Records provided
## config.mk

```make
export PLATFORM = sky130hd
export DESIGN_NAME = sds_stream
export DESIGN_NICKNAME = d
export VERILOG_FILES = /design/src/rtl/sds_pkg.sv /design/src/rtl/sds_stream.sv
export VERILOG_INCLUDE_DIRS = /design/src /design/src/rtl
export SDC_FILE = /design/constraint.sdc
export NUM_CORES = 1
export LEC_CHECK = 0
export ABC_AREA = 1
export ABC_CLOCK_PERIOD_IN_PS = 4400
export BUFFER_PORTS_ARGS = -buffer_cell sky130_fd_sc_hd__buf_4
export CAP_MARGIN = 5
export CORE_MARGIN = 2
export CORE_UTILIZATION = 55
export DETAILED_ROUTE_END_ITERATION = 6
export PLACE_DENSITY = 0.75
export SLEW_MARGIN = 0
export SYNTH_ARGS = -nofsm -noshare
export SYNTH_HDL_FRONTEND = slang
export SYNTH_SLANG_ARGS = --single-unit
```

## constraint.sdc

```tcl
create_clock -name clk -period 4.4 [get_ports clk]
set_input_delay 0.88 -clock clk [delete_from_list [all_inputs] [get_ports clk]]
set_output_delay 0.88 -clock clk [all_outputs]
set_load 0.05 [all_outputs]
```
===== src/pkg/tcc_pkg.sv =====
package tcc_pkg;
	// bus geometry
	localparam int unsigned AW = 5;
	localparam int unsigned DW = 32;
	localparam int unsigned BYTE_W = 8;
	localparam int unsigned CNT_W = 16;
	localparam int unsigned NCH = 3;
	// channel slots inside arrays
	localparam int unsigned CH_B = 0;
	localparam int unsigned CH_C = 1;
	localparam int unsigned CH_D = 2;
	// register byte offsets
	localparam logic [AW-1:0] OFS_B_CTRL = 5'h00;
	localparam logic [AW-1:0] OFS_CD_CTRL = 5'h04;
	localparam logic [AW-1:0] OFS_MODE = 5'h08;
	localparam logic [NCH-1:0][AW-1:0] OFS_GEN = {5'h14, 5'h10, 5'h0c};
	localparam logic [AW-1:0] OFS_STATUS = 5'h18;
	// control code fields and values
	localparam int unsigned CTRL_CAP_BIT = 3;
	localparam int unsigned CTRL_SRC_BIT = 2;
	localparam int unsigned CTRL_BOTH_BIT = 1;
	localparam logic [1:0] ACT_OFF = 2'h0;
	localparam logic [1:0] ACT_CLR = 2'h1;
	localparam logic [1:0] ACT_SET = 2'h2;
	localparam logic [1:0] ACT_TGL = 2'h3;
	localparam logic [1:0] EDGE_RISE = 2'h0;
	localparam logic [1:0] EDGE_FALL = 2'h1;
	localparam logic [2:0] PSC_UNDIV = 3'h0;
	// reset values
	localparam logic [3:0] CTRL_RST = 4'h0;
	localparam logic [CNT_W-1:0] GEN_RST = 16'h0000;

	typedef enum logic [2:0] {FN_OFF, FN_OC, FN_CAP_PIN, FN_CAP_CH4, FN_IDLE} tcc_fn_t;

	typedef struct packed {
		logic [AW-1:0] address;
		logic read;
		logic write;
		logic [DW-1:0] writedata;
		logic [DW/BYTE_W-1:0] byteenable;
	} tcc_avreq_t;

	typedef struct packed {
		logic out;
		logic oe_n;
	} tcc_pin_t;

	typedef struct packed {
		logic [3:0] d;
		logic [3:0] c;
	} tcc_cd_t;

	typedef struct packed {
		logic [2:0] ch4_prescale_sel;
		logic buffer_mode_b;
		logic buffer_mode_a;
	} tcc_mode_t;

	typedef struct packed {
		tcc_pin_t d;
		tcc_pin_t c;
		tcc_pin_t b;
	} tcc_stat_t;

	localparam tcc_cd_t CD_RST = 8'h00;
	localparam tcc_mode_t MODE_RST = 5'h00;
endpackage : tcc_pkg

---

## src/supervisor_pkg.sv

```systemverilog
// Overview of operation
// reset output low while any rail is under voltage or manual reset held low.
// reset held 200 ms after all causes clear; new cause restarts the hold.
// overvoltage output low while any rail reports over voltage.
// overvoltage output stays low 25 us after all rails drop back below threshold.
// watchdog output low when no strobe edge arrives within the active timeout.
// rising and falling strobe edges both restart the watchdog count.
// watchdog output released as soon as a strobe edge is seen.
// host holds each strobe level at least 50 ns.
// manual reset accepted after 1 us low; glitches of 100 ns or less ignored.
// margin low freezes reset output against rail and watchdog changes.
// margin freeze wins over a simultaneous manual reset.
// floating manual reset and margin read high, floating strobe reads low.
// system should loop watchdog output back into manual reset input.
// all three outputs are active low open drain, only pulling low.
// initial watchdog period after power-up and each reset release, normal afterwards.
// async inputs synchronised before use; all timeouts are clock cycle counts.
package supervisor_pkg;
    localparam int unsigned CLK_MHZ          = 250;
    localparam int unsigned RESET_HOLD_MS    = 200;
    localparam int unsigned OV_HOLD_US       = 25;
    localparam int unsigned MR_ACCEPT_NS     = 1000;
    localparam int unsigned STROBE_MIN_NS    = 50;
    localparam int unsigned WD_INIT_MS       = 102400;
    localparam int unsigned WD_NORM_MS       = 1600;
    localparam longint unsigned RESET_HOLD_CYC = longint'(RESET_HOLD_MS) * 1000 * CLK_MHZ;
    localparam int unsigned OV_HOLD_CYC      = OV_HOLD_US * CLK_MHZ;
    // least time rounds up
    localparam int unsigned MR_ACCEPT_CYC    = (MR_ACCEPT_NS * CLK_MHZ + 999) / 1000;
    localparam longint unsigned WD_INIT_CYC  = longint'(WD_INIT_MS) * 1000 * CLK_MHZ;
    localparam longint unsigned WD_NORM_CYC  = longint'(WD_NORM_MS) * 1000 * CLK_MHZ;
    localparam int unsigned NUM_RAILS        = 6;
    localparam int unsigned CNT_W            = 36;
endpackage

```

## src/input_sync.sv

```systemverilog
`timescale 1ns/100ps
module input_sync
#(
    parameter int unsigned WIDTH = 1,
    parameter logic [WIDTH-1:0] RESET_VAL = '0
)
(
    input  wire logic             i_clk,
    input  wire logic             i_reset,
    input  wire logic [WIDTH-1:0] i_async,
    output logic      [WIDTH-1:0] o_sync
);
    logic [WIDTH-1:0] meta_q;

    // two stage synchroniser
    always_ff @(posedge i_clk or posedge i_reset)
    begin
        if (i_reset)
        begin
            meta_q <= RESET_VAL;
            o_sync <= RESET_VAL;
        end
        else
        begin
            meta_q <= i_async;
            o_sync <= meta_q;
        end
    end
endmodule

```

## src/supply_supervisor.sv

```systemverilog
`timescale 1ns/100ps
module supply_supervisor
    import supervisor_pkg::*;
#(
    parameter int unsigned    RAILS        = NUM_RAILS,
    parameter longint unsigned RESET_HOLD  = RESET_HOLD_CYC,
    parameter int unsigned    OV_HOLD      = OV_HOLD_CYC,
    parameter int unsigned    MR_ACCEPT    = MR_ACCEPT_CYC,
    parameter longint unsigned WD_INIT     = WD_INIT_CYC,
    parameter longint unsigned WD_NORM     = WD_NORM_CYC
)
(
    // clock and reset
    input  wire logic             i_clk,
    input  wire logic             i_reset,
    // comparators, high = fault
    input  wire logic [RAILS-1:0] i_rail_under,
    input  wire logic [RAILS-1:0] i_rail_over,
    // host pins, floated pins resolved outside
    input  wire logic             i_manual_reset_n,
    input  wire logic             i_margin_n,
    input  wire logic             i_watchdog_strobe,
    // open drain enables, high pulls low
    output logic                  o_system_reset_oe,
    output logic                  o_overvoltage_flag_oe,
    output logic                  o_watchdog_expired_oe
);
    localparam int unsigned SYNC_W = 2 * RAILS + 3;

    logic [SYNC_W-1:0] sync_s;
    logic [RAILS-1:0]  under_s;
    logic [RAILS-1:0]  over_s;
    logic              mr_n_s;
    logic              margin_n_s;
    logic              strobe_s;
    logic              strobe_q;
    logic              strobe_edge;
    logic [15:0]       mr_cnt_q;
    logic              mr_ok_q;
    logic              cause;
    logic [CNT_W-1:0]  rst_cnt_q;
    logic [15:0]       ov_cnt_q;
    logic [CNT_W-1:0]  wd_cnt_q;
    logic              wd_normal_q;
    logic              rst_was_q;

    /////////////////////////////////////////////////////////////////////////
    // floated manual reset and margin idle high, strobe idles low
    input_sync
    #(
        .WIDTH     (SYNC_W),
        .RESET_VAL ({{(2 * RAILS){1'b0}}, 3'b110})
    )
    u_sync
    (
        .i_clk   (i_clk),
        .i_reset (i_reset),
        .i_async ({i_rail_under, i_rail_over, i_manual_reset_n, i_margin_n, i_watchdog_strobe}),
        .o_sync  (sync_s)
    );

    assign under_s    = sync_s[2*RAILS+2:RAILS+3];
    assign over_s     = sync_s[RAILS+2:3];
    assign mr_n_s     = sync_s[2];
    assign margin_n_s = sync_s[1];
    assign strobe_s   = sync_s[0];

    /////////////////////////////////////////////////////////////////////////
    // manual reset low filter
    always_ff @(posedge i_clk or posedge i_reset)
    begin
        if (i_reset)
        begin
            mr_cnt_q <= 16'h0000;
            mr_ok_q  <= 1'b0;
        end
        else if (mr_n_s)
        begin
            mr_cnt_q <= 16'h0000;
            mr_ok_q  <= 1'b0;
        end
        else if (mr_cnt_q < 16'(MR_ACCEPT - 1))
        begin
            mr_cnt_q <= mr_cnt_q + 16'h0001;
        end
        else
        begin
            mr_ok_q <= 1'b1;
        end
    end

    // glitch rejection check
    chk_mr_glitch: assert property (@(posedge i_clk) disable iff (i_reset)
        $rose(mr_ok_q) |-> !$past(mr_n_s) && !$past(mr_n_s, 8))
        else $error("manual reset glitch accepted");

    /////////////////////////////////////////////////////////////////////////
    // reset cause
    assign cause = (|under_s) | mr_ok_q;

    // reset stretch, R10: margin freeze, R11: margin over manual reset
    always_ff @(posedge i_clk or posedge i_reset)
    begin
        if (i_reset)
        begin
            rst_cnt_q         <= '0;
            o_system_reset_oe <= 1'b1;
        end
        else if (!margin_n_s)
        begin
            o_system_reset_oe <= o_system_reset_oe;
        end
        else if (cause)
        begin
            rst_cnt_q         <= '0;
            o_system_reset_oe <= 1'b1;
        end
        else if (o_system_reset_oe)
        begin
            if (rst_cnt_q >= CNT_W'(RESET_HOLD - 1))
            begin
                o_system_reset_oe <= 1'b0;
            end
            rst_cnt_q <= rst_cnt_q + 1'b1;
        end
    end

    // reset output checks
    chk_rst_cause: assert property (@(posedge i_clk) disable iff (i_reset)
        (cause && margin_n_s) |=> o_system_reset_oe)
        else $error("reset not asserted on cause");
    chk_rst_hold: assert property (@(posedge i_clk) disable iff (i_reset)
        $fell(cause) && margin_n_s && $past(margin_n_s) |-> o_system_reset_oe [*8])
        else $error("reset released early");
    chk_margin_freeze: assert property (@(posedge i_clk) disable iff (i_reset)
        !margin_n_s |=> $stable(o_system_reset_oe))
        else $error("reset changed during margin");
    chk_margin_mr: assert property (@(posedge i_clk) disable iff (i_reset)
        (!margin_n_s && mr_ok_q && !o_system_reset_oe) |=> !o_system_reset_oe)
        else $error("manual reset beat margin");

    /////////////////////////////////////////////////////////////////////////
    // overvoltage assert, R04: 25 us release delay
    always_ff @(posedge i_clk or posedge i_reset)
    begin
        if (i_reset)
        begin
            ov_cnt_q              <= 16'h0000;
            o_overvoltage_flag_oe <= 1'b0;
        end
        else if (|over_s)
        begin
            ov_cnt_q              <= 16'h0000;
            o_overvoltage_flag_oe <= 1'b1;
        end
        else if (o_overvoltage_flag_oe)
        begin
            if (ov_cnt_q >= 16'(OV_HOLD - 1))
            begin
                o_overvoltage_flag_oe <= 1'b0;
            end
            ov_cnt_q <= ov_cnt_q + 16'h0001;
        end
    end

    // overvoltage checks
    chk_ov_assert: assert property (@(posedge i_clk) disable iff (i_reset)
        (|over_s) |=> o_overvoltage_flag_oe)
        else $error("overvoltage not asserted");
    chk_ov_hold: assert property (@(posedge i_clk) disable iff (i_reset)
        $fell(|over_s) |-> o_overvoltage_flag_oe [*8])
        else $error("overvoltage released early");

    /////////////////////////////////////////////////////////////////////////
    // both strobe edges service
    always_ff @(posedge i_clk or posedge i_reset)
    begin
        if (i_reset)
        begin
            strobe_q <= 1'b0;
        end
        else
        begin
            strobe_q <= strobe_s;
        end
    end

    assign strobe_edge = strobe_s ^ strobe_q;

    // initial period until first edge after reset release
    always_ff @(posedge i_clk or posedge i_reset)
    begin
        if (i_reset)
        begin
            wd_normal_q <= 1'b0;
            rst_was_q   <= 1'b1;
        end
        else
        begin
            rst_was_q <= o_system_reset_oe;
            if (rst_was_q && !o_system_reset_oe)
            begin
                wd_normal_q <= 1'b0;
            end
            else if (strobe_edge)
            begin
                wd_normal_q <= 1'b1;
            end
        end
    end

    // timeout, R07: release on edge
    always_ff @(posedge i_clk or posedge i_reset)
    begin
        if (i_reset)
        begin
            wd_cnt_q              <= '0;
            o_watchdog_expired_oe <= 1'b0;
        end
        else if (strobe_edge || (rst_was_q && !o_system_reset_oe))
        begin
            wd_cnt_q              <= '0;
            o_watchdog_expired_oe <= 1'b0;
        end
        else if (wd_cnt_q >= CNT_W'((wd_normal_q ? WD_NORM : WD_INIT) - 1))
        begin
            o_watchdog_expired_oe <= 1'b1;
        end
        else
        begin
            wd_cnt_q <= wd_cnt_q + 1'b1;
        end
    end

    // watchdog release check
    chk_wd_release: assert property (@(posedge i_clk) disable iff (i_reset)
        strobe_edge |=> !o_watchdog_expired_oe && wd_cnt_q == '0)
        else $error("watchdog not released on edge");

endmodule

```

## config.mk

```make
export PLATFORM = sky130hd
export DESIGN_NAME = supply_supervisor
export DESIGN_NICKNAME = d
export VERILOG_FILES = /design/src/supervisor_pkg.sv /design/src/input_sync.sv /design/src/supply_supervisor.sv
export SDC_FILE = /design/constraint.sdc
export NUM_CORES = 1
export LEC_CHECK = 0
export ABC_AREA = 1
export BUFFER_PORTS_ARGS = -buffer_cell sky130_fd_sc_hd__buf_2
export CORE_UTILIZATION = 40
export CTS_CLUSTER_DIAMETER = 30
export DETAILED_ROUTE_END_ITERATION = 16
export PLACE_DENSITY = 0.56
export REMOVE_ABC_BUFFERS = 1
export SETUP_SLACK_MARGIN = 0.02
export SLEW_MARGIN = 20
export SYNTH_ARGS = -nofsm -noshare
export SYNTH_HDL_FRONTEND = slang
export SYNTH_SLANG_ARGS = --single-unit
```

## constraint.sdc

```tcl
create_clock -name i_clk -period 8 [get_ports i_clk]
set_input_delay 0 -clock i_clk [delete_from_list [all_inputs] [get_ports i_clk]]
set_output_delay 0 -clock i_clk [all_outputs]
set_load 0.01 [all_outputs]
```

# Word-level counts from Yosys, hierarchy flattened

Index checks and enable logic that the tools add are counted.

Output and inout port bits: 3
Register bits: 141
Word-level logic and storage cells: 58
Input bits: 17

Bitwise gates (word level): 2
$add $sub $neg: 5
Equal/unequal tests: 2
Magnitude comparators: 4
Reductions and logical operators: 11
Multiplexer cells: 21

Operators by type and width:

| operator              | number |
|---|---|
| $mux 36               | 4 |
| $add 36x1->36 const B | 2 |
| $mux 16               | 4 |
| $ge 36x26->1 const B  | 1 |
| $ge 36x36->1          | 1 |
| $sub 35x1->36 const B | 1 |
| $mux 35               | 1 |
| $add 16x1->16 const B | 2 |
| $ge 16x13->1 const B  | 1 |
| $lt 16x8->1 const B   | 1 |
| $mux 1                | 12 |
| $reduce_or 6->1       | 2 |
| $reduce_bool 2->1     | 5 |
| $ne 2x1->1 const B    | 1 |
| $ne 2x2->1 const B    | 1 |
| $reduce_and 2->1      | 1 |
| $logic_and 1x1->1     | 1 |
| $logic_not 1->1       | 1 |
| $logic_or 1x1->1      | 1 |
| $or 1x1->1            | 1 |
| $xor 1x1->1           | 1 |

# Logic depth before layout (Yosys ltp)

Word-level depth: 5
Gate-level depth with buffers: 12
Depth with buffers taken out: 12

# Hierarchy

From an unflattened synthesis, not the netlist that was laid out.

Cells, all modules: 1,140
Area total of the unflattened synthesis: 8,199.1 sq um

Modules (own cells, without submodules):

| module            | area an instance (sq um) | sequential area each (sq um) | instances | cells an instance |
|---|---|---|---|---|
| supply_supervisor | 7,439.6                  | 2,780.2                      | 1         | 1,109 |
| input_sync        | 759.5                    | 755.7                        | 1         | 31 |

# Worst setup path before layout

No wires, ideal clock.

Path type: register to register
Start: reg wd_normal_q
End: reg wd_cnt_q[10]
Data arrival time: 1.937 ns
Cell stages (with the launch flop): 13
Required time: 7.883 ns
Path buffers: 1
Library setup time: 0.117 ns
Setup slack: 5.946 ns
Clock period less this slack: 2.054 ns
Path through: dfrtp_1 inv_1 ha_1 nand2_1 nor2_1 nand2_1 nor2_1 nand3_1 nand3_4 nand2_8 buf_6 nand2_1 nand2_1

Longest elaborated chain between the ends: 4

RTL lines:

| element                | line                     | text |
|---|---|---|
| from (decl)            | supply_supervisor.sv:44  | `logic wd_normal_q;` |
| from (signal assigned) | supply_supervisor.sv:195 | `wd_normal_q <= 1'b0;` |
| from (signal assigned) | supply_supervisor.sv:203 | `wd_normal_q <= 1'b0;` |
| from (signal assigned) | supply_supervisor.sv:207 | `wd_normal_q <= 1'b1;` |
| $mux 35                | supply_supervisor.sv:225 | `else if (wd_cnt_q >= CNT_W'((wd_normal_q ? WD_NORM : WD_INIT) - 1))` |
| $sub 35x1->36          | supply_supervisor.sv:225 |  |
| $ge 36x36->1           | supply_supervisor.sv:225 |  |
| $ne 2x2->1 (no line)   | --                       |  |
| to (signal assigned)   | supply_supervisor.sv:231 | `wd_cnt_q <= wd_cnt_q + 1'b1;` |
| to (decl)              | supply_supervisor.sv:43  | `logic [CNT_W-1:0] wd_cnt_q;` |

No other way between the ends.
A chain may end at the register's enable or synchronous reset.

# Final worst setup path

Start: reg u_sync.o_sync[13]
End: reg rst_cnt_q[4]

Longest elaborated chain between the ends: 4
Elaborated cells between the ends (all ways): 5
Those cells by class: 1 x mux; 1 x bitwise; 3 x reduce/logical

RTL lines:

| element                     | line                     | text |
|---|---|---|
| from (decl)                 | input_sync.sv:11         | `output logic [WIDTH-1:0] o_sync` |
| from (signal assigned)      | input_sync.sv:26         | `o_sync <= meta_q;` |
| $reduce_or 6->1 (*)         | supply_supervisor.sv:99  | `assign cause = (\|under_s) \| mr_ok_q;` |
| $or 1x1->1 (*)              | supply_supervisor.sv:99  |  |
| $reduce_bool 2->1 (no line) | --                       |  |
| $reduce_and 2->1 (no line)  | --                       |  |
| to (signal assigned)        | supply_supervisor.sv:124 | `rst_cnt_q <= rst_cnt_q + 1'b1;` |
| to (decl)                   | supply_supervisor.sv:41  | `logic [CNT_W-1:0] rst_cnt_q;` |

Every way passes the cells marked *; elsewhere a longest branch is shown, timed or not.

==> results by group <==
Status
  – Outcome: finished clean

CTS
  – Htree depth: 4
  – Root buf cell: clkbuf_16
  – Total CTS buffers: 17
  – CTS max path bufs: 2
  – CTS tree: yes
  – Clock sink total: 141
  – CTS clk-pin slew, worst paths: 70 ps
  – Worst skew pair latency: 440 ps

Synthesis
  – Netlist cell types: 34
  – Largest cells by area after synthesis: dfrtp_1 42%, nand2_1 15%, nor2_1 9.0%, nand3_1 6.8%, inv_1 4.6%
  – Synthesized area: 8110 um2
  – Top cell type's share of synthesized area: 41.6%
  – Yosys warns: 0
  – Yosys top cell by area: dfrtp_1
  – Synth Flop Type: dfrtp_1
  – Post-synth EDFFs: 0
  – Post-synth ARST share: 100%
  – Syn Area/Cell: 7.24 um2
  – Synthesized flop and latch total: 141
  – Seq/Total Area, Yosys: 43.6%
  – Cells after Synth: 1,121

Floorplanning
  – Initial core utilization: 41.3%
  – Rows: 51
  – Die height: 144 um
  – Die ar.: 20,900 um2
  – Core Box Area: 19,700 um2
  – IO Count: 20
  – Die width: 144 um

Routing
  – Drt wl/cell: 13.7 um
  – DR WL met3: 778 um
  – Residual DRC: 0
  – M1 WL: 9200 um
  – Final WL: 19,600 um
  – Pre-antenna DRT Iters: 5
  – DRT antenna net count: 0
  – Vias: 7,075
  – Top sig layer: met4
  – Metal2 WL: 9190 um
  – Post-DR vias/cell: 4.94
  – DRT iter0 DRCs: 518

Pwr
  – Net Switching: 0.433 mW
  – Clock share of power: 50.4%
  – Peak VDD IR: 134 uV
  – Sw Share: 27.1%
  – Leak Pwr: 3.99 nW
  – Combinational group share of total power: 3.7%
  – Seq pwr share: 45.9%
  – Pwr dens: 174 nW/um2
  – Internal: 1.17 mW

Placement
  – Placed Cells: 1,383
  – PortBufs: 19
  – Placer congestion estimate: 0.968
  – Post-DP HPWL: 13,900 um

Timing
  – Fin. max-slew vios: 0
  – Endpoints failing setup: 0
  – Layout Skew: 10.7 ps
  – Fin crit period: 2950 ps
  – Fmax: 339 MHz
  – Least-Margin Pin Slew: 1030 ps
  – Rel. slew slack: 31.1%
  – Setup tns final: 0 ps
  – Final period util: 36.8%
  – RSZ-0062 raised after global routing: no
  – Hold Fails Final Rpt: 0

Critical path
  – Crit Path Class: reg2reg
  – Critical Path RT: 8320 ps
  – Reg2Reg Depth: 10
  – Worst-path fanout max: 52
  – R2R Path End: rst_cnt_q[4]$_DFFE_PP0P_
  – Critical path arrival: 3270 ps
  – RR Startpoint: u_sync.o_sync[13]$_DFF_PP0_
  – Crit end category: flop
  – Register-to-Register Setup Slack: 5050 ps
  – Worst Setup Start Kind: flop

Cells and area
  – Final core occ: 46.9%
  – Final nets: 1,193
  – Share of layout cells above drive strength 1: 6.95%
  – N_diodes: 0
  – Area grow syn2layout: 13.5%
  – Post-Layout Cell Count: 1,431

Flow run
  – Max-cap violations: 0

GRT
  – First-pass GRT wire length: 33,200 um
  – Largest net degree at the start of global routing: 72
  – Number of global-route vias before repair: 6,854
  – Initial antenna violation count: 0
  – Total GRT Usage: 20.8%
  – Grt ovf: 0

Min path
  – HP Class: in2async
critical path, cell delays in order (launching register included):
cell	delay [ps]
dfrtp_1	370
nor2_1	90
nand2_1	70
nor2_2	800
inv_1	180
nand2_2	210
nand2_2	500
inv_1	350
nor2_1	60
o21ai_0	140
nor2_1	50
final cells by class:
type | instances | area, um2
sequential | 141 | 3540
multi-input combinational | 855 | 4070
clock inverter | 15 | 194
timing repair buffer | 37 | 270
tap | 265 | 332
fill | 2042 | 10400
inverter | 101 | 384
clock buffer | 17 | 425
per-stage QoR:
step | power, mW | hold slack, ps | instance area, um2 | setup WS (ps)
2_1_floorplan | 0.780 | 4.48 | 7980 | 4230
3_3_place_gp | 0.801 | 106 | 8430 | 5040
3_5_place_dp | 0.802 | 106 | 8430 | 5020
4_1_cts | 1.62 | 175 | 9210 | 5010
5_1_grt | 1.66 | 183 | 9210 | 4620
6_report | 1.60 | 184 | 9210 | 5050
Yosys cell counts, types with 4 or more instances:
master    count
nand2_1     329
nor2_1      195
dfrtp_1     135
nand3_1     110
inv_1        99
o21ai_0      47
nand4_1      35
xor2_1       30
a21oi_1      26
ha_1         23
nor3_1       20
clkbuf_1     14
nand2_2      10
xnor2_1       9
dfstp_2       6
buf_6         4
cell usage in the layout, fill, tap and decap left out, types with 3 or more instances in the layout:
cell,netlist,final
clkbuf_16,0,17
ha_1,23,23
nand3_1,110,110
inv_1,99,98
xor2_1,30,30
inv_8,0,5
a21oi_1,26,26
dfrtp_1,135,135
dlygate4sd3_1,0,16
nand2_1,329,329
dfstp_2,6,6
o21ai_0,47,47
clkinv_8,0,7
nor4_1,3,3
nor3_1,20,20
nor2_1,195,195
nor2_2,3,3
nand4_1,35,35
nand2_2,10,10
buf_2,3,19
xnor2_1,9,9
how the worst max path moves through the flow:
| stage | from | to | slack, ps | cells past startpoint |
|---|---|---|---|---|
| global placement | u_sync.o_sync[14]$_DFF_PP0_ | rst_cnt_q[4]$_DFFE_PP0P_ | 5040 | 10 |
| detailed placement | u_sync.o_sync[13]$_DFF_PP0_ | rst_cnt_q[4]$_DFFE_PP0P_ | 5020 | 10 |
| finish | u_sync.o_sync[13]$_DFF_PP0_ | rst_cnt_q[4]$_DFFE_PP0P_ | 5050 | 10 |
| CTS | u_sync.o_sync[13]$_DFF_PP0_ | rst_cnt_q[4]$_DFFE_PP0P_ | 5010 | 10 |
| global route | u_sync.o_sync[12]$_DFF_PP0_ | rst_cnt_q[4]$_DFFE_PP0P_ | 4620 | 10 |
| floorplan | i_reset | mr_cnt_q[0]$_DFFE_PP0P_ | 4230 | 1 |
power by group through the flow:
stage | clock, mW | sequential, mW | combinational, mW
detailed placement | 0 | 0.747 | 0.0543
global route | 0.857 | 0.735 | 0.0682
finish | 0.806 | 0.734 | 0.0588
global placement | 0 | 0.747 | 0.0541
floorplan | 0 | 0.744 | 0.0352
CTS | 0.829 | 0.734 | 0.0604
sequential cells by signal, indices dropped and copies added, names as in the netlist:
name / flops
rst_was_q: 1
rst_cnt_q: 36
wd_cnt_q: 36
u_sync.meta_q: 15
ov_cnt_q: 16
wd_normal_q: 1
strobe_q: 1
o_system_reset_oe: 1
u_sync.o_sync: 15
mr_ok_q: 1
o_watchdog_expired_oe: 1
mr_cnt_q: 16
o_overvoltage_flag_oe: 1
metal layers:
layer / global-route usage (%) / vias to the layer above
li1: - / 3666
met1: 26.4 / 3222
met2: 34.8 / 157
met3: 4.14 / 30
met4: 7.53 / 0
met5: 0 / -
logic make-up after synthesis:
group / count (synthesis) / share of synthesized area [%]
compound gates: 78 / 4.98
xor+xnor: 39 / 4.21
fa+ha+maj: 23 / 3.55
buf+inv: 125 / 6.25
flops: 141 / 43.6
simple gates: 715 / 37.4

Work instructions
Copy verbatim, from the listing above, each line from the one containing "of power: 50.4%" down to the one containing "congestion estimate: 0.968", inclusive.

Completed task
  – Clock share of power: 50.4%
  – Peak VDD IR: 134 uV
  – Sw Share: 27.1%
  – Leak Pwr: 3.99 nW
  – Combinational group share of total power: 3.7%
  – Seq pwr share: 45.9%
  – Pwr dens: 174 nW/um2
  – Internal: 1.17 mW

Placement
  – Placed Cells: 1,383
  – PortBufs: 19
  – Placer congestion estimate: 0.968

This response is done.